STATINS: MULTIFUNCTIONAL DRUGS FOR A RANGE OF DISEASES?

In addition to their cholesterol-lowering effects, the beneficial effects of statins on the reduction of adverse cardiovascular events has been attributed, in part, to their anti-inflammatory properties. Several studies have suggested that treatment with statins affects nonlipid determinants of the atherosclerotic process. Previous studies have indicated that modulation of mevalonate and isoprenoid synthesis affects the apoptotic rate of rat vascular smooth muscle cells and monocytic cell cytokine production, both of which are believed to be of importance in the development of atherosclerotic plaque. These data raise the possibility of the use of statins in the treatment of the proliferative and inflammatory aspects of cardiovascular disease in nonhyperlipidemic patients, in addition to its use in hypercholesterolemic patients.
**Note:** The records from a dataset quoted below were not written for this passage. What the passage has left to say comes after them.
==> config.mk <==
export PLATFORM = sky130hd
export DESIGN_NAME = commandParser
export DESIGN_NICKNAME = d
export VERILOG_FILES = /design/src/rasterixPkg.sv /design/src/commandParser.sv
export SDC_FILE = /design/constraint.sdc
export NUM_CORES = 1
export LEC_CHECK = 0
export BUFFER_PORTS_ARGS = -buffer_cell sky130_fd_sc_hd__buf_2
export CAP_MARGIN = 20
export CORE_MARGIN = 2
export CORE_UTILIZATION = 39
export DETAILED_ROUTE_END_ITERATION = 12
export GPL_ROUTABILITY_DRIVEN = 0
export HOLD_SLACK_MARGIN = 0.15
export PLACE_DENSITY = 0.83
export SLEW_MARGIN = 10
export SYNTH_ARGS = -nofsm -noshare
export SYNTH_HDL_FRONTEND = slang
export SYNTH_SLANG_ARGS = --single-unit
==> constraint.sdc <==
create_clock -name aclk -period 2.41 [get_ports aclk]
set_input_delay 0.1205 -clock aclk [delete_from_list [all_inputs] [get_ports aclk]]
set_output_delay 0.1205 -clock aclk [all_outputs]
set_load 0.005 [all_outputs]
<file path="config.mk">
export PLATFORM = sky130hd
export DESIGN_NAME = edgeRasterizer
export DESIGN_NICKNAME = d
export VERILOG_FILES = /design/src/rasterixPkg.sv /design/src/edgeRasterizer.sv
export SDC_FILE = /design/constraint.sdc
export NUM_CORES = 1
export LEC_CHECK = 0
export BUFFER_PORTS_ARGS = -buffer_cell sky130_fd_sc_hd__buf_2
export CAP_MARGIN = 20
export CELL_PAD_IN_SITES_DETAIL_PLACEMENT = 1
export CELL_PAD_IN_SITES_GLOBAL_PLACEMENT = 1
export CORE_UTILIZATION = 45
export CTS_CLUSTER_SIZE = 8
export DETAILED_ROUTE_END_ITERATION = 12
export PLACE_DENSITY_LB_ADDON = 0.1
export SLEW_MARGIN = 20
export SYNTH_ARGS = -nofsm -noshare
export SYNTH_HDL_FRONTEND = slang
export SYNTH_SLANG_ARGS = --single-unit
</file>
<file path="constraint.sdc">
create_clock -name aclk -period 11.2 [get_ports aclk]
set_input_delay 1.12 -clock aclk [delete_from_list [all_inputs] [get_ports aclk]]
set_output_delay 1.12 -clock aclk [all_outputs]
set_load 0.01 [all_outputs]
</file>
In this issue, Romano et al (Lab Invest 2000;80:1095–1100) demonstrate the inhibition of monocyte chemotactic protein-1 (MCP-1) synthesis by statins. Using both in vivo and in vitro models, the authors demonstrate that lovastatin and simvastatin both cause a dose-dependent inhibition of MCP-1 production in peripheral blood mononuclear cells and in human endothelial cells. This statin-mediated inhibition could be overcome by the addition of mevalonate, suggesting that mevalonate-derived products are involved in chemokine production. Additionally, using a murine air-pouch model, they demonstrate that oral administration of lovastatin or pravastatin, at levels that inhibited hepatic 3-hydroxy-3-methylglutaryl coenzyme A reductase but did not affect blood cholesterol, reduced lipopolysaccharide (LPS)-induced leukocyte recruitment and exudate MCP-1 production. The ability of statins to modulate cytokine production (inhibit MCP-1 production), and thus inflammatory cell infiltration, represents a potentially important additional mechanism of action in this class of drug. These findings and additional discoveries regarding these mechanisms of action raise the possibility that statins may have other, yet to be discovered, therapeutic uses.

LOOKING BACK ON HCV

It is now just over a decade since hepatitis C virus (HCV) was first identified as a cause of non-A, non-B hepatitis. Hepatitis C virus infection is the most common blood-borne chronic infection in the United States and has been estimated to affect almost 2% of the population. Although the etiological role of HCV in hepatitis is firmly established, it has also been proposed that HCV infection is linked to several nonhepatic syndromes. It has recently been discovered that HCV can infect the myocardium, which has led to active investigation of the possible role of HCV in myocarditis and cardiomyopathy. Using reverse-transcription followed by polymerase chain reaction (RT-PCR), Matsumori, Sasayama, and colleagues have evaluated the prevalence of HCV RNA in an archival series of fixed embedded sections of hearts from patients with cardiac disease (Lab Invest 2000;80:1137–1142). Remarkably, they were able to detect HCV in samples dating back up to 20 years, and it was possible to determine nucleotide sequences for several of these. The results support, but do not prove, a link of HCV to cardiomyopathy. This work verifies the feasibility of retrospective analysis of HCV infection. Retrospective analysis of HCV prevalence, tissue distribution, geographical distribution, and nucleotide sequences will facilitate investigation of the role of HCV in cardiac disease, the association of HCV with other diseases, and the epidemiology and evolution of this important, but poorly understood, virus.